##### Data for this exercise #####

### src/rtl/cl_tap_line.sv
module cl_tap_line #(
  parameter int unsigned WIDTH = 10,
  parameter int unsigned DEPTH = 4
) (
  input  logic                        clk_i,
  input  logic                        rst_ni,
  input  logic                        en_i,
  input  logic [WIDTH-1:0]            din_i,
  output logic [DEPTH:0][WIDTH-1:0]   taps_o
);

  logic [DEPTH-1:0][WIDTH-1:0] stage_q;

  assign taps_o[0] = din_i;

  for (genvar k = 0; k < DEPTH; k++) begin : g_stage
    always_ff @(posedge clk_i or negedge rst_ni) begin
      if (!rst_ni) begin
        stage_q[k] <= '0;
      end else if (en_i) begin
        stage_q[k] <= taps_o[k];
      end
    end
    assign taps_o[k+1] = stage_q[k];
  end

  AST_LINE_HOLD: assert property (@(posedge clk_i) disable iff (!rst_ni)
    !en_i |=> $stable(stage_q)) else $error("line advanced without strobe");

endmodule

#####
##### Data for this exercise #####

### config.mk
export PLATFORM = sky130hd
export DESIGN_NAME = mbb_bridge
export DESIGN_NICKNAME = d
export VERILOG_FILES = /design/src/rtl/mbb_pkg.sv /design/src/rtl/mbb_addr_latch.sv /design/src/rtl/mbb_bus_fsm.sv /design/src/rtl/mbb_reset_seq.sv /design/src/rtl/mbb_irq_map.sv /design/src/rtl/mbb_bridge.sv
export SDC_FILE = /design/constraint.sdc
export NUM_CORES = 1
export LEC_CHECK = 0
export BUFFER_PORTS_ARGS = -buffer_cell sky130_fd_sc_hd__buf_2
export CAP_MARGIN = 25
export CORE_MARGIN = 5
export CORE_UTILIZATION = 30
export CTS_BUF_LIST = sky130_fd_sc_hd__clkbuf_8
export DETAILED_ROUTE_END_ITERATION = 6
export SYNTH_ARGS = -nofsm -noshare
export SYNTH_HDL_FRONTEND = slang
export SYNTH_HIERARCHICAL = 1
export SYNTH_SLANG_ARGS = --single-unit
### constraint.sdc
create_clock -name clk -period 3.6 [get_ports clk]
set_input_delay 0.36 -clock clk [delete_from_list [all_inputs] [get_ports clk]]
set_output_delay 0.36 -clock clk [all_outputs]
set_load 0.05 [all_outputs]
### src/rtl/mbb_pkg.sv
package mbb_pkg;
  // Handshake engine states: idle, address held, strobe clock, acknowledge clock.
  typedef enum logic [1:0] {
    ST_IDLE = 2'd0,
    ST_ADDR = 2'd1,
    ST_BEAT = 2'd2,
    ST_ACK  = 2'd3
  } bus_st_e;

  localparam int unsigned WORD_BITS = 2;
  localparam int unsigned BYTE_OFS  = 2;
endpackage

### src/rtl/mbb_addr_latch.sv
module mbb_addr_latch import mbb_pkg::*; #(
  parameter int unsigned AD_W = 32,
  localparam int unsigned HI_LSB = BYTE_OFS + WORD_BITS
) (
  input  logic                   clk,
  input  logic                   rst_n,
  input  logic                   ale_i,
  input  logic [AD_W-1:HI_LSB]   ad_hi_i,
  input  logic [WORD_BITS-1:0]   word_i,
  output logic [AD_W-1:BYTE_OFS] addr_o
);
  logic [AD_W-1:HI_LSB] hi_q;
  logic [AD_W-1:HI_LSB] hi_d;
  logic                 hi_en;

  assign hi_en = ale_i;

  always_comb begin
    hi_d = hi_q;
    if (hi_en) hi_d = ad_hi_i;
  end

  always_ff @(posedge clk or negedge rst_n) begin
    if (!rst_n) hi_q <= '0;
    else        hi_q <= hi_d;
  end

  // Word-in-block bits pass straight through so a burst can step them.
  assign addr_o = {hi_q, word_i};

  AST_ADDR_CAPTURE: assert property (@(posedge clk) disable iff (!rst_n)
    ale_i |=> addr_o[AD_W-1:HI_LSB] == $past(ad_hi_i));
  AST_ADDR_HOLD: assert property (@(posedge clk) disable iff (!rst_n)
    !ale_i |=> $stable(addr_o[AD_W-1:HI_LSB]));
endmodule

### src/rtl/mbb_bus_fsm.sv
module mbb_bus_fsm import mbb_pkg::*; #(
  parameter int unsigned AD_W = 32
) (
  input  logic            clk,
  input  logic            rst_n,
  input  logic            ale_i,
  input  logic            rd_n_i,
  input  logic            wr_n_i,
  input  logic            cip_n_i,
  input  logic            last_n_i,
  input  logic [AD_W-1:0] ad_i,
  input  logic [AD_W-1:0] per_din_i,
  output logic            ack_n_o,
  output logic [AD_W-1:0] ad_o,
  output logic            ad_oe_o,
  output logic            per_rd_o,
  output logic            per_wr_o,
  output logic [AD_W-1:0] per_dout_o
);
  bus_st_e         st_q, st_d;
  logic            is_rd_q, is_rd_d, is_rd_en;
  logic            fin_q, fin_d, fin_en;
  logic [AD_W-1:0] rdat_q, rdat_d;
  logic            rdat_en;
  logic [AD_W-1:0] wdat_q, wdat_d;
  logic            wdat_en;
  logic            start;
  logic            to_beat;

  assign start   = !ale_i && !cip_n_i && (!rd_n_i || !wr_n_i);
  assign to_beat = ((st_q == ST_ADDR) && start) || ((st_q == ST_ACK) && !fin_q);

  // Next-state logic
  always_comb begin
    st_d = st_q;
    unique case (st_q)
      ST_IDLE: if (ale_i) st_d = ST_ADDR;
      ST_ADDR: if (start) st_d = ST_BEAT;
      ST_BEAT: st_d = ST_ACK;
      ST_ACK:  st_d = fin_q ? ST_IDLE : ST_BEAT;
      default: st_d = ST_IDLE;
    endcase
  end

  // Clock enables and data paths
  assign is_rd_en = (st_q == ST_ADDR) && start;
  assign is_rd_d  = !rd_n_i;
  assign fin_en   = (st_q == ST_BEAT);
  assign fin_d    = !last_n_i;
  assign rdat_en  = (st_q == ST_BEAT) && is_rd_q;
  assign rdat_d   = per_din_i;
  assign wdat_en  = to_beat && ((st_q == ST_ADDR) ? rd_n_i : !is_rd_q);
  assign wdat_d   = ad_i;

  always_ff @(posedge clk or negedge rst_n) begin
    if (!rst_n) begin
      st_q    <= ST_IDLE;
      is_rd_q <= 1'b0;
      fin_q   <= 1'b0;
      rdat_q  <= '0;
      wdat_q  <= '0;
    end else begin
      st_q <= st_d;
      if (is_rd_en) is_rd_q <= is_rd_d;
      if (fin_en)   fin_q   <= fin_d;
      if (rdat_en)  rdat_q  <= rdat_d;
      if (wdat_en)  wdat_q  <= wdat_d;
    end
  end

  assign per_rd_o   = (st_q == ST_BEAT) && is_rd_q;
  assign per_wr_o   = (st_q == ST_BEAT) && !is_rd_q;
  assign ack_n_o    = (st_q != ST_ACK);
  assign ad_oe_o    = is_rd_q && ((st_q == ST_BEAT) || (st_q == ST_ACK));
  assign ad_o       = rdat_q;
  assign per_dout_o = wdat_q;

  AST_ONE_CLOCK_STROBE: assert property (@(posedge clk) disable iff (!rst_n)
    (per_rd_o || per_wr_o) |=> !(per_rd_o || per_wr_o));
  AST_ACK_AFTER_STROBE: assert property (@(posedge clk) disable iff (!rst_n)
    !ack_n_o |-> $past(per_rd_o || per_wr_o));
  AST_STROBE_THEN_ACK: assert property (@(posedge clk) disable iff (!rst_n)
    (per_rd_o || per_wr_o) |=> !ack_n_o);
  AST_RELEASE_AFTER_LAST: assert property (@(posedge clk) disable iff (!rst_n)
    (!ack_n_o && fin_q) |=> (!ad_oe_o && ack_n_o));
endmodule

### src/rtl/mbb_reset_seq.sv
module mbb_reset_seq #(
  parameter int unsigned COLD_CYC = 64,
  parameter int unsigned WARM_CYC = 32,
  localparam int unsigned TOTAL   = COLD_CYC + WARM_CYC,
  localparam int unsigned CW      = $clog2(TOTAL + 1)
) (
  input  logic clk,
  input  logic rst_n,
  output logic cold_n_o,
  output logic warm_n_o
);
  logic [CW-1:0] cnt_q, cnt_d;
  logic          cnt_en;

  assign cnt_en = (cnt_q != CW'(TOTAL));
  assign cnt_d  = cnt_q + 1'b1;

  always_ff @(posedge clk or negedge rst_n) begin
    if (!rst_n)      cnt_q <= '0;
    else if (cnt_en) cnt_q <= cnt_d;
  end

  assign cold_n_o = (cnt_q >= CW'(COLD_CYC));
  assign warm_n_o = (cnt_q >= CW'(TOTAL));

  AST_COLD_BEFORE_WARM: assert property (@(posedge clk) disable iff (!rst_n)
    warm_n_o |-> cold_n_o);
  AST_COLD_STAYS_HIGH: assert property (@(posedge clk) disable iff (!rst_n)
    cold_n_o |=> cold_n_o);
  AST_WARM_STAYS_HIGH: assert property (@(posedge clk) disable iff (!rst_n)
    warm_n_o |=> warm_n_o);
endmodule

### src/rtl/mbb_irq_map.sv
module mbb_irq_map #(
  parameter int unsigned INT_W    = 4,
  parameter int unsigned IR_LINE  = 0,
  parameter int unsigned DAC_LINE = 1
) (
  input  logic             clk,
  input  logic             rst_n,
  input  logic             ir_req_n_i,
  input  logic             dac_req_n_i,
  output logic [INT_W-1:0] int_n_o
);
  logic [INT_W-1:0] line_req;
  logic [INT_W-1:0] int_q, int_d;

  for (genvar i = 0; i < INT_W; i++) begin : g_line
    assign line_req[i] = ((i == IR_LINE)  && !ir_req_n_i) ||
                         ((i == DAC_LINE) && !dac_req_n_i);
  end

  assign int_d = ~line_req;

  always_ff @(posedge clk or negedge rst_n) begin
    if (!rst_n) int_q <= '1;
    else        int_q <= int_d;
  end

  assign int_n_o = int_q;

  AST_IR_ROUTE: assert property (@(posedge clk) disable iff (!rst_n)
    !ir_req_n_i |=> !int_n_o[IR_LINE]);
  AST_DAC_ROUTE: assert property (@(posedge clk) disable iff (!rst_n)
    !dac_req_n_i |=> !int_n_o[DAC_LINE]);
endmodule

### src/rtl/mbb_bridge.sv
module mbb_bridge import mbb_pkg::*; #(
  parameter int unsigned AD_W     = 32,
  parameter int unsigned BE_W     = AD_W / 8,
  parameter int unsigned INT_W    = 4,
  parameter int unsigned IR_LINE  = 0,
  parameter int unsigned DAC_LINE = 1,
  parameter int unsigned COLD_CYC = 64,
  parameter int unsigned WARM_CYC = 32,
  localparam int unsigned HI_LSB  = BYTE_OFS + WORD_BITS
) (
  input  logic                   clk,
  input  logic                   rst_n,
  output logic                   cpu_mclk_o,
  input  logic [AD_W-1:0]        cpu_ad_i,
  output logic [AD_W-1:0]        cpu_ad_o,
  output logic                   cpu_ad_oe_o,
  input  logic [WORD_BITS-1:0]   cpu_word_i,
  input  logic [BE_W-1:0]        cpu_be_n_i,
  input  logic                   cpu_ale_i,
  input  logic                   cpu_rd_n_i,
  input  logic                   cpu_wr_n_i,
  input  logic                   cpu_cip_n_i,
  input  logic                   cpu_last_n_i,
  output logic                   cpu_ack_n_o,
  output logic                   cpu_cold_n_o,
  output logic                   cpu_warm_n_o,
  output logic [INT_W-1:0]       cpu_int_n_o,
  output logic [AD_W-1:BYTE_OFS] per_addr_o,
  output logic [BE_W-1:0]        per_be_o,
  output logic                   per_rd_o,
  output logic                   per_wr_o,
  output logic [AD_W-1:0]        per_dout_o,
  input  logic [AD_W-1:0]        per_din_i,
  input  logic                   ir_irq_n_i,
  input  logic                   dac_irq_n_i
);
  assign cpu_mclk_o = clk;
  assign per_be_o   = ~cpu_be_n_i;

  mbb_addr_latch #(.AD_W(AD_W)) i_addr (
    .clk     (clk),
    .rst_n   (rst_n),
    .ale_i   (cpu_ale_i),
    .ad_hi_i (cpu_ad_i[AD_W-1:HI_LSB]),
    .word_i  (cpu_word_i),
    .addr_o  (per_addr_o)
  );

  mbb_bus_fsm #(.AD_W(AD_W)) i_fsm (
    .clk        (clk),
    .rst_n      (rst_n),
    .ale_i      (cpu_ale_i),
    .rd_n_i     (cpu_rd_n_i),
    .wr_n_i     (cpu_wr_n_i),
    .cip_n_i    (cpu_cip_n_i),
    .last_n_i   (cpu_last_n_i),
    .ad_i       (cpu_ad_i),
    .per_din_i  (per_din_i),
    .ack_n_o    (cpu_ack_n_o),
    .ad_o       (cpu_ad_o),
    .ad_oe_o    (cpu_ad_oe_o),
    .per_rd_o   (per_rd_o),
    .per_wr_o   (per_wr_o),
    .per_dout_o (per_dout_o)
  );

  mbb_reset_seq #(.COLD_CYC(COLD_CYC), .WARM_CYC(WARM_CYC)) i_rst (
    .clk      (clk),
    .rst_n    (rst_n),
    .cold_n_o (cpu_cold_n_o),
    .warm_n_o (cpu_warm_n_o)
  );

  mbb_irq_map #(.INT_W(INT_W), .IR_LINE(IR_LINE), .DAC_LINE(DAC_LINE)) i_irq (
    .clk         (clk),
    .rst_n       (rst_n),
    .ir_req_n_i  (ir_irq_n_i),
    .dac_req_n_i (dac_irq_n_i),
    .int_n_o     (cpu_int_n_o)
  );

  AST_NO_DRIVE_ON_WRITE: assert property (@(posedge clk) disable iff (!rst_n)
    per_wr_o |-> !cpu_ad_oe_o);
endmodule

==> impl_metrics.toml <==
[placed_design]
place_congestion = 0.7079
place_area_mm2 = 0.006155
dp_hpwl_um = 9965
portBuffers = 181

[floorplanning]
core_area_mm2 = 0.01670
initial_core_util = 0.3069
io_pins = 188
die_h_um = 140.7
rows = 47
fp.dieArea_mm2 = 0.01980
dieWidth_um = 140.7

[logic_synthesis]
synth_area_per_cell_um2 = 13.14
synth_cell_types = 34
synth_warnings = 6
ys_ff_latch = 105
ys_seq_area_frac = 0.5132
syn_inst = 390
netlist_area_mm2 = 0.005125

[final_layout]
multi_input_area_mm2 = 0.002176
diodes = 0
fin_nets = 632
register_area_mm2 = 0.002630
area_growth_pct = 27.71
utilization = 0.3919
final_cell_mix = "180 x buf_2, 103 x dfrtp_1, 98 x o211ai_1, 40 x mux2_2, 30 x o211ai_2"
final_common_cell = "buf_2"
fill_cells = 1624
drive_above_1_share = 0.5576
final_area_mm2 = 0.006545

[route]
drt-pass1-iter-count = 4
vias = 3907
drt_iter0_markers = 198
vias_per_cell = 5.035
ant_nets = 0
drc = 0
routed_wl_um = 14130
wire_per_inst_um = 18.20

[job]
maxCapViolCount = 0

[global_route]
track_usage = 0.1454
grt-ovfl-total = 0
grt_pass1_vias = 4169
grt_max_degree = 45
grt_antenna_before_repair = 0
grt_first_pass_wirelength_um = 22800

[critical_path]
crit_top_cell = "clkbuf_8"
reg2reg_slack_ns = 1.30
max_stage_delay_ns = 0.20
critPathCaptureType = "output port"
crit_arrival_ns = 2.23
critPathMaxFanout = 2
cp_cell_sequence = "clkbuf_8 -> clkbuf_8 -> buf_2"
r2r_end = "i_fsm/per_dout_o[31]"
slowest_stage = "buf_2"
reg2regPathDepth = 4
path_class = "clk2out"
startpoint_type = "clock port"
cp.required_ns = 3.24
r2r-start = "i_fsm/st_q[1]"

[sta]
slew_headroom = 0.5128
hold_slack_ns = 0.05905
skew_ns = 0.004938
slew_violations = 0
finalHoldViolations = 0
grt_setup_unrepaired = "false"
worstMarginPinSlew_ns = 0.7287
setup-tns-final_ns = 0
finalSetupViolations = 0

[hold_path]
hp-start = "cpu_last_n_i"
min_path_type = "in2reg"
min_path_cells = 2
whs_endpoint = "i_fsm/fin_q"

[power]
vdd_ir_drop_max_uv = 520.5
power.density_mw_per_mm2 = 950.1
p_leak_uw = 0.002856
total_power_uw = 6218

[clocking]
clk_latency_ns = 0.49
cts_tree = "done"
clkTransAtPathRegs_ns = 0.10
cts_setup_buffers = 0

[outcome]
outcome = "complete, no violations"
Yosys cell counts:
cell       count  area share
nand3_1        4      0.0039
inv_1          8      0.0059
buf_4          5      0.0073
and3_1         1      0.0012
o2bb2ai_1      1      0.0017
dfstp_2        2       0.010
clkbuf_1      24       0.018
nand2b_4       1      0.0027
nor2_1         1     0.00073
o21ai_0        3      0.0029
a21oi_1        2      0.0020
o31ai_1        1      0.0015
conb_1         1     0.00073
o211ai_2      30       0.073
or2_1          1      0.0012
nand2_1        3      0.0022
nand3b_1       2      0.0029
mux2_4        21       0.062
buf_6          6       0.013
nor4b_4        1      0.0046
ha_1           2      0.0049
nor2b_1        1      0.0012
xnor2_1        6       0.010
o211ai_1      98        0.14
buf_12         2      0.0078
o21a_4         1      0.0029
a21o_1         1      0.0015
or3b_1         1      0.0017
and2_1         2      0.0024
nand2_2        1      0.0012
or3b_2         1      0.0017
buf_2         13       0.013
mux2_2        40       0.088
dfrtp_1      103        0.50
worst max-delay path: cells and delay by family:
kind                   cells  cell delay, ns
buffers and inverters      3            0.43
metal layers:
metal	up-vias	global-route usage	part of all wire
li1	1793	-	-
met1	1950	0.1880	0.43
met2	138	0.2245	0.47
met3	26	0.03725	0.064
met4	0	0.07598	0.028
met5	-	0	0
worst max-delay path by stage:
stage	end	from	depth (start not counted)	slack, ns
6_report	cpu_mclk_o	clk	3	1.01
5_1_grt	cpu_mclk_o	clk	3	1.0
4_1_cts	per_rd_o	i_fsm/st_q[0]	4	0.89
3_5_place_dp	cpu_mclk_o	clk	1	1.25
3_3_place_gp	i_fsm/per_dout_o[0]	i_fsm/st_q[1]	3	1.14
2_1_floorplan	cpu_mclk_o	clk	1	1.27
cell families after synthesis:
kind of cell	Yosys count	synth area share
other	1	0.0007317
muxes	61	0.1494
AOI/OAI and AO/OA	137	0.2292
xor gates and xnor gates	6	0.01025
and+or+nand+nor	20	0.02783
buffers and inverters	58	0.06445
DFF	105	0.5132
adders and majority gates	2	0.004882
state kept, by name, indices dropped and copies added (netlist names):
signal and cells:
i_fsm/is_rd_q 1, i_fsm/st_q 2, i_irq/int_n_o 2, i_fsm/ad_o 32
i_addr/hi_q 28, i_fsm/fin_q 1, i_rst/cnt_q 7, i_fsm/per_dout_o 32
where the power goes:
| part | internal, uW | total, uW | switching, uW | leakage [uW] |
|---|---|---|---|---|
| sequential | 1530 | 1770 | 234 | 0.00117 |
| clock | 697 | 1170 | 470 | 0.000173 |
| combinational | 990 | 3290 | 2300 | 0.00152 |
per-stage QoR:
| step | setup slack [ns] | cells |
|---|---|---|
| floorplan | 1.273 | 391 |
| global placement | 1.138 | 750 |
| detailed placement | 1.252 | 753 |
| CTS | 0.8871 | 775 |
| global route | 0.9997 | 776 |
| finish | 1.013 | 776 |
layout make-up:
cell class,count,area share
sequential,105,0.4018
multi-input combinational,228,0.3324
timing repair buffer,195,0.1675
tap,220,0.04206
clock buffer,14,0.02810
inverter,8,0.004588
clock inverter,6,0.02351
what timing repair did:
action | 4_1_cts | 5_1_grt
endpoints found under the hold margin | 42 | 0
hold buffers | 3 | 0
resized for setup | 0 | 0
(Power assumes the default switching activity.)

#####

* Work order *
Copy out only the lines of the records above from the one with "grt-ovfl-total = 0" through the one with "-> clkbuf_8 ->", exactly as they stand, both included.

* Answer space *
grt-ovfl-total = 0
grt_pass1_vias = 4169
grt_max_degree = 45
grt_antenna_before_repair = 0
grt_first_pass_wirelength_um = 22800

[critical_path]
crit_top_cell = "clkbuf_8"
reg2reg_slack_ns = 1.30
max_stage_delay_ns = 0.20
critPathCaptureType = "output port"
crit_arrival_ns = 2.23
critPathMaxFanout = 2
cp_cell_sequence = "clkbuf_8 -> clkbuf_8 -> buf_2"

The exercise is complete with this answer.